(Records drawn from a dataset)
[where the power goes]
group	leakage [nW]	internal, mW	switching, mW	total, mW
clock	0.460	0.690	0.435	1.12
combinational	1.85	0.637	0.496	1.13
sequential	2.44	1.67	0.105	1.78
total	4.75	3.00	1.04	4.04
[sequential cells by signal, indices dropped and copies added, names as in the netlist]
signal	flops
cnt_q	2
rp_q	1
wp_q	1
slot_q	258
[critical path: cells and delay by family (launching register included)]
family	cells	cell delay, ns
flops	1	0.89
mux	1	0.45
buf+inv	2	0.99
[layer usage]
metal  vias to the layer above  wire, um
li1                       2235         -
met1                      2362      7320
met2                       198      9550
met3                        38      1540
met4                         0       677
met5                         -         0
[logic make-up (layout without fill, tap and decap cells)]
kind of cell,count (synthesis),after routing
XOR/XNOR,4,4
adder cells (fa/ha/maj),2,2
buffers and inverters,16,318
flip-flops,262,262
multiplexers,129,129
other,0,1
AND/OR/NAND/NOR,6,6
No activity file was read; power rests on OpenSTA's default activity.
===== src/sv/fsvm_pkg.sv =====
`timescale 1ns / 1ps
package fsvm_pkg;

  localparam int STACK_DEPTH_DEF = 1024;
  localparam int CALL_DEPTH_DEF = 64;
  localparam int PC_W = 12;
  localparam int QUEUE_DEPTH = 2;
  localparam int IN_TDATA_W = 120;
  localparam int OUT_TDATA_W = 80;

  typedef enum logic [3:0] {
    FN_MOVE = 4'd0,
    FN_SET  = 4'd1,
    FN_ADD  = 4'd2,
    FN_MUL  = 4'd3,
    FN_NEG  = 4'd4,
    FN_NOT  = 4'd5,
    FN_JUMP = 4'd6,
    FN_JZ   = 4'd7,
    FN_CALL = 4'd8,
    FN_RET  = 4'd9,
    FN_LT   = 4'd10,
    FN_EQ   = 4'd11,
    FN_PUSH = 4'd12
  } func_e;

  localparam logic [2:0] ST_RUN   = 3'd0;
  localparam logic [2:0] ST_HALT  = 3'd1;
  localparam logic [2:0] ST_SLOT  = 3'd2;
  localparam logic [2:0] ST_OVF   = 3'd3;
  localparam logic [2:0] ST_BADOP = 3'd4;

  typedef struct packed {
    func_e              op;
    logic               bad;
    logic signed [15:0] d_rel;
    logic signed [15:0] s1_rel;
    logic signed [15:0] s2_rel;
    logic [PC_W-1:0]    tgt;
    logic [63:0]        imm;
  } instr_t;

  typedef struct packed {
    logic clearing;
    logic halted;
  } bk_stat_t;

endpackage
--- src/hw/rtl/vfdp_back.sv ---
// Back stage: rounds up onto the grid from the remainder and holds the result.
module vfdp_back (
    input  logic                  i_clk,
    input  logic                  i_rst_n,
    input  logic                  i_en,
    input  vfdp_pkg::t_cell_data  i_d,
    output logic                  o_valid,
    output vfdp_pkg::t_wide       o_latch_time,
    output vfdp_pkg::t_wide       o_target_time
);
    logic            r_valid;
    vfdp_pkg::t_wide r_latch;
    vfdp_pkg::t_wide r_target;
    vfdp_pkg::t_wide n_target;

    always_comb begin
        if (i_d.hit) begin
            n_target = {1'b0, i_d.anchor};
        end else if (i_d.zero || i_d.rem == '0) begin
            n_target = i_d.earliest;
        end else begin
            // Step back to the grid point below, then forward one period.
            n_target = i_d.earliest - vfdp_pkg::OUT_BITS'(i_d.rem) +
                       vfdp_pkg::OUT_BITS'(i_d.period);
        end
    end

    always_ff @(posedge i_clk) begin
        if (!i_rst_n) begin
            r_valid <= 1'b0;
        end else if (i_en) begin
            r_valid  <= i_d.valid;
            r_target <= n_target;
            r_latch  <= n_target - vfdp_pkg::OUT_BITS'(i_d.prep);
        end
    end

    assign o_valid       = r_valid;
    assign o_latch_time  = r_latch;
    assign o_target_time = r_target;
endmodule
$ cat src/hw/rtl/vfdp_pkg.sv
// Package with widths and pipeline types for the vsync frame deadline predictor.
package vfdp_pkg;
    localparam int DURATION_BITS = 32;
    localparam int TIME_BITS = 62;
    localparam int OUT_BITS = TIME_BITS + 1;
    localparam int NUM_CELLS = OUT_BITS;

    typedef logic [TIME_BITS-1:0] t_time;
    typedef logic [OUT_BITS-1:0] t_wide;
    typedef logic [DURATION_BITS-1:0] t_dur;

    typedef struct packed {
        logic  valid;
        logic  hit;
        logic  zero;
        t_wide dividend;
        t_dur  rem;
        t_dur  period;
        t_dur  prep;
        t_time anchor;
        t_wide earliest;
    } t_cell_data;
endpackage

$ cat src/hw/rtl/vfdp_cell.sv
// One restoring division cell: takes one dividend bit into the partial remainder.
module vfdp_cell (
    input  logic                  i_clk,
    input  logic                  i_rst_n,
    input  logic                  i_en,
    input  vfdp_pkg::t_cell_data  i_d,
    output vfdp_pkg::t_cell_data  o_d
);
    vfdp_pkg::t_cell_data r_d;
    vfdp_pkg::t_cell_data n_d;
    logic [vfdp_pkg::DURATION_BITS:0] w_trial;

    always_comb begin
        n_d = i_d;
        w_trial = {i_d.rem, i_d.dividend[vfdp_pkg::OUT_BITS-1]};
        if (w_trial >= {1'b0, i_d.period}) begin
            w_trial = w_trial - {1'b0, i_d.period};
        end
        n_d.rem = w_trial[vfdp_pkg::DURATION_BITS-1:0];
        n_d.dividend = {i_d.dividend[vfdp_pkg::OUT_BITS-2:0], 1'b0};
    end

    always_ff @(posedge i_clk) begin
        if (!i_rst_n) begin
            r_d.valid <= 1'b0;
        end else if (i_en) begin
            r_d <= n_d;
        end
    end

    assign o_d = r_d;
endmodule

$ cat config.mk
export PLATFORM = sky130hd
export DESIGN_NAME = vfdp_cell
export DESIGN_NICKNAME = d
export VERILOG_FILES = /design/src/hw/rtl/vfdp_pkg.sv /design/src/hw/rtl/vfdp_cell.sv
export SDC_FILE = /design/constraint.sdc
export NUM_CORES = 1
export LEC_CHECK = 0
export BUFFER_PORTS_ARGS = -buffer_cell sky130_fd_sc_hd__buf_4
export CAP_MARGIN = 10
export CORE_AREA = 5 5 222 224
export DETAILED_ROUTE_END_ITERATION = 12
export DIE_AREA = 0 0 227 229
export PLACE_DENSITY = 0.51
export SLEW_MARGIN = 0
export SYNTH_ARGS = -nofsm -noshare
export SYNTH_HDL_FRONTEND = slang
export SYNTH_SLANG_ARGS = --single-unit
$ cat constraint.sdc
create_clock -name i_clk -period 18.4 [get_ports i_clk]
set_input_delay 0.92 -clock i_clk [delete_from_list [all_inputs] [get_ports i_clk]]
set_output_delay 0.92 -clock i_clk [all_outputs]
set_load 0.01 [all_outputs]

TASK DESCRIPTION: If a line above holds the word "layer", copy it.

SOLUTION:
[layer usage]
metal  vias to the layer above  wire, um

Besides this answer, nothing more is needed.